What you should remember

This chapter explained why the huge training lifecycle has a small mechanical center. The important idea is that training repeats one contract: feed shifted tokens, predict the next token, measure surprise, backpropagate the error, step the optimizer, and save enough state to continue.

You learned to trace one batch through token ids, logits, labels, loss, gradients, optimizer state, and checkpoint artifacts. That solves the mystery of a giant run because it gives you a concrete path to inspect when loss moves but the behavior or update looks wrong.

Carry this diagnostic forward: if a training run looks mysterious, reduce it to one batch.
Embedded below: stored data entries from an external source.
**src/rtl/serial_subtractor.sv**
```systemverilog
// serial_subtractor
//   Digit-serial subtractor: computes a - b - bin one digit_width-bit slice
//   per clock, rippling the borrow through a single flop. Operands enter and
//   results leave over valid/ready handshakes.
//
//   Parameters
//     width        operand/result width (integer multiple of digit_width)
//     digit_width  bits processed per clock (1..width)
//
//   Ports
//     clk        clock, all state updates on posedge
//     rst        synchronous active-high reset
//     in_valid   operand set presented
//     in_ready   block can accept operands (IDLE)
//     a, b, bin  minuend, subtrahend, borrow-in
//     out_valid  result held on diff/bout (DONE)
//     out_ready  consumer accepts result
//     diff       (a - b - bin) mod 2^width
//     bout       borrow-out, 1 iff a < b + bin (unsigned)
//     ovf        signed overflow, present only with SERIAL_SUBTRACTOR_OVF_EN
//
//   state | meaning
//   IDLE  | waiting for operands, in_ready=1
//   BUSY  | one digit subtracted per clock
//   DONE  | result held, out_valid=1, waiting for out_ready
module serial_subtractor #(
  parameter int width       = 8,
  parameter int digit_width = 1
) (
  input  logic             clk,
  input  logic             rst,
  input  logic             in_valid,
  output logic             in_ready,
  input  logic [width-1:0] a,
  input  logic [width-1:0] b,
  input  logic             bin,
  output logic             out_valid,
  input  logic             out_ready,
  output logic [width-1:0] diff,
  output logic             bout
`ifdef SERIAL_SUBTRACTOR_OVF_EN
  ,
  output logic             ovf
`endif
);

  localparam int ndig  = width / digit_width;
  localparam int cnt_w = (ndig > 1) ? $clog2(ndig) : 1;

  localparam logic [1:0] IDLE = 2'd0;
  localparam logic [1:0] BUSY = 2'd1;
  localparam logic [1:0] DONE = 2'd2;

  logic [1:0]             state;
  logic [width-1:0]       a_reg;
  logic [width-1:0]       b_reg;
  logic [cnt_w-1:0]       cnt;
  logic [digit_width:0]   dsub;
  logic [width-1:0]       dig_ext;
  logic                   last_digit;

  // bout doubles as the running borrow flop; its final value is the borrow-out.
  assign dsub = {1'b0, a_reg[digit_width-1:0]}
              - {1'b0, b_reg[digit_width-1:0]}
              - {{digit_width{1'b0}}, bout};

  assign dig_ext    = width'(dsub[digit_width-1:0]);
  assign last_digit = (cnt == cnt_w'(ndig - 1));

  assign in_ready  = (state == IDLE);
  assign out_valid = (state == DONE);

  always_ff @(posedge clk) begin
    if (rst) begin
      state <= IDLE;
      a_reg <= '0;
      b_reg <= '0;
      cnt   <= '0;
      diff  <= '0;
      bout  <= 1'b0;
    end else begin
      case (state)
        IDLE: begin
          if (in_valid) begin
            a_reg <= a;
            b_reg <= b;
            bout  <= bin;
            cnt   <= '0;
            state <= BUSY;
          end
        end
        BUSY: begin
          // Result digits enter at the top so the LSB digit ends at bit 0.
          diff  <= (diff >> digit_width) | (dig_ext << (width - digit_width));
          a_reg <= a_reg >> digit_width;
          b_reg <= b_reg >> digit_width;
          bout  <= dsub[digit_width];
          if (last_digit) begin
            cnt   <= '0;
            state <= DONE;
          end else begin
            cnt <= cnt + 1'b1;
          end
        end
        DONE: begin
          if (out_ready) state <= IDLE;
        end
        default: state <= IDLE;
      endcase
    end
  end

`ifdef SERIAL_SUBTRACTOR_OVF_EN
  // On the last digit the low-digit MSBs are the operand/result sign bits.
  always_ff @(posedge clk) begin
    if (rst) begin
      ovf <= 1'b0;
    end else if (state == BUSY && last_digit) begin
      ovf <= (a_reg[digit_width-1] ^ b_reg[digit_width-1])
           & (dsub[digit_width-1] ^ a_reg[digit_width-1]);
    end
  end
`endif

endmodule

```
## src/rtl/add_share_arb.sv

```systemverilog
// Round-robin arbiter sharing one external combinational adder between two
// requesters, each with a private accumulator; results return on one tagged response port.
module add_share_arb #(
  parameter int WIDTH = 8
) (
  input  logic             clk,
  input  logic             rst_n,
  input  logic             req0_valid,
  output logic             req0_ready,
  input  logic [WIDTH-1:0] req0_a,
  input  logic [WIDTH-1:0] req0_b,
  input  logic             req0_acc,
  input  logic             req1_valid,
  output logic             req1_ready,
  input  logic [WIDTH-1:0] req1_a,
  input  logic [WIDTH-1:0] req1_b,
  input  logic             req1_acc,
  output logic [WIDTH-1:0] add_a,
  output logic [WIDTH-1:0] add_b,
  input  logic [WIDTH-1:0] add_sum,
  output logic             rsp_valid,
  input  logic             rsp_ready,
  output logic [WIDTH-1:0] rsp_sum,
  output logic             rsp_id
);

  typedef enum logic [1:0] {
    GNT_NONE,
    GNT_0,
    GNT_1
  } grant_e;

  grant_e           grant;
  logic             slot_free;

  logic             rsp_valid_q, rsp_valid_d;
  logic [WIDTH-1:0] rsp_sum_q,   rsp_sum_d;
  logic             rsp_id_q,    rsp_id_d;
  logic [WIDTH-1:0] acc0_q,      acc0_d;
  logic [WIDTH-1:0] acc1_q,      acc1_d;
  logic             last_grant_q, last_grant_d;

  // Grant depends only on valids, rsp_ready and state, never on add_sum.
  always_comb begin
    slot_free = !rsp_valid_q || rsp_ready;
    grant     = GNT_NONE;
    if (slot_free) begin
      if (req0_valid && req1_valid) begin
        grant = last_grant_q ? GNT_0 : GNT_1;
      end else if (req0_valid) begin
        grant = GNT_0;
      end else if (req1_valid) begin
        grant = GNT_1;
      end
    end
  end

  assign req0_ready = (grant == GNT_0);
  assign req1_ready = (grant == GNT_1);

  always_comb begin
    add_a        = '0;
    add_b        = '0;
    rsp_valid_d  = rsp_valid_q;
    rsp_sum_d    = rsp_sum_q;
    rsp_id_d     = rsp_id_q;
    acc0_d       = acc0_q;
    acc1_d       = acc1_q;
    last_grant_d = last_grant_q;

    case (grant)
      GNT_0: begin
        add_a        = req0_acc ? acc0_q : req0_a;
        add_b        = req0_b;
        rsp_valid_d  = 1'b1;
        rsp_sum_d    = add_sum;
        rsp_id_d     = 1'b0;
        acc0_d       = add_sum;
        last_grant_d = 1'b0;
      end
      GNT_1: begin
        add_a        = req1_acc ? acc1_q : req1_a;
        add_b        = req1_b;
        rsp_valid_d  = 1'b1;
        rsp_sum_d    = add_sum;
        rsp_id_d     = 1'b1;
        acc1_d       = add_sum;
        last_grant_d = 1'b1;
      end
      default: begin
        if (rsp_valid_q && rsp_ready) begin
          rsp_valid_d = 1'b0;
        end
      end
    endcase
  end

  always_ff @(posedge clk or negedge rst_n) begin
    if (!rst_n) begin
      rsp_valid_q  <= 1'b0;
      rsp_sum_q    <= '0;
      rsp_id_q     <= 1'b0;
      acc0_q       <= '0;
      acc1_q       <= '0;
      last_grant_q <= 1'b1;
    end else begin
      rsp_valid_q  <= rsp_valid_d;
      rsp_sum_q    <= rsp_sum_d;
      rsp_id_q     <= rsp_id_d;
      acc0_q       <= acc0_d;
      acc1_q       <= acc1_d;
      last_grant_q <= last_grant_d;
    end
  end

  assign rsp_valid = rsp_valid_q;
  assign rsp_sum   = rsp_sum_q;
  assign rsp_id    = rsp_id_q;

endmodule

```
[config.mk]
export PLATFORM = sky130hd
export DESIGN_NAME = uart_frame_ctrl_flat
export DESIGN_NICKNAME = d
export VERILOG_FILES = /design/src/rtl/uart_frame_ctrl_if.sv /design/src/rtl/uart_frame_ctrl.sv /design/src/flat_wrapper.sv
export SDC_FILE = /design/constraint.sdc
export NUM_CORES = 1
export LEC_CHECK = 0
export BUFFER_PORTS_ARGS = -buffer_cell sky130_fd_sc_hd__buf_2
export CAP_MARGIN = 20
export CORE_ASPECT_RATIO = 0.6
export CORE_MARGIN = 2
export CORE_UTILIZATION = 56
export CTS_CLUSTER_DIAMETER = 30
export DETAILED_ROUTE_END_ITERATION = 8
export GPL_ROUTABILITY_DRIVEN = 0
export PLACE_DENSITY = 0.86
export SYNTH_ARGS = -nofsm -noshare
export SYNTH_HDL_FRONTEND = slang
export SYNTH_SLANG_ARGS = --single-unit
[constraint.sdc]
create_clock -name clk -period 2.27 [get_ports clk]
set_input_delay 0.227 -clock clk [delete_from_list [all_inputs] [get_ports clk]]
set_output_delay 0.227 -clock clk [all_outputs]
set_load 0.01 [all_outputs]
If you cannot explain the labels, masks, gradient accumulation, optimizer step, and saved state for that batch, you do not yet know what the run is training.

Remember:

  • Training is one small update repeated many times.
  • Inputs and labels are shifted views of the same token stream.
  • Loss says how surprising the right next token was.
  • Gradients say how to move weights so that token is less surprising.
  • Optimizer state and RNG state matter if a checkpoint must resume exactly.
  • A wrapper is safe only if it preserves this update contract.

Check your understanding of the training loop

  • What are the input and target sequences for next-token loss?
  • Why can gradient accumulation change scheduler behavior?
  • What graph would reveal exploding gradients before the run collapses?
  • Why must engineers understand the raw loop even when using Trainer?
  • Why is the objective local even when the learned behavior looks global?
  • What state must survive a checkpoint for the next step to be the same step?

Interview Q&A

Q. What are the five operations in a minimal training loop?
A. Forward pass, loss computation, backward pass, optimizer step, and gradient reset.
Common wrong answer to avoid: "Call trainer.train()."

Q. Why does SFT still use next-token loss?
A. The examples change from raw text to instruction-response sequences; the local objective still predicts target tokens.
Common wrong answer to avoid: "SFT uses a completely different objective by default."

Q. What is the risk of gradient accumulation?
A. It reduces memory pressure but can confuse scheduler steps, logging, clipping, and effective-batch assumptions.
Common wrong answer to avoid: "It is exactly identical to a large batch in every way."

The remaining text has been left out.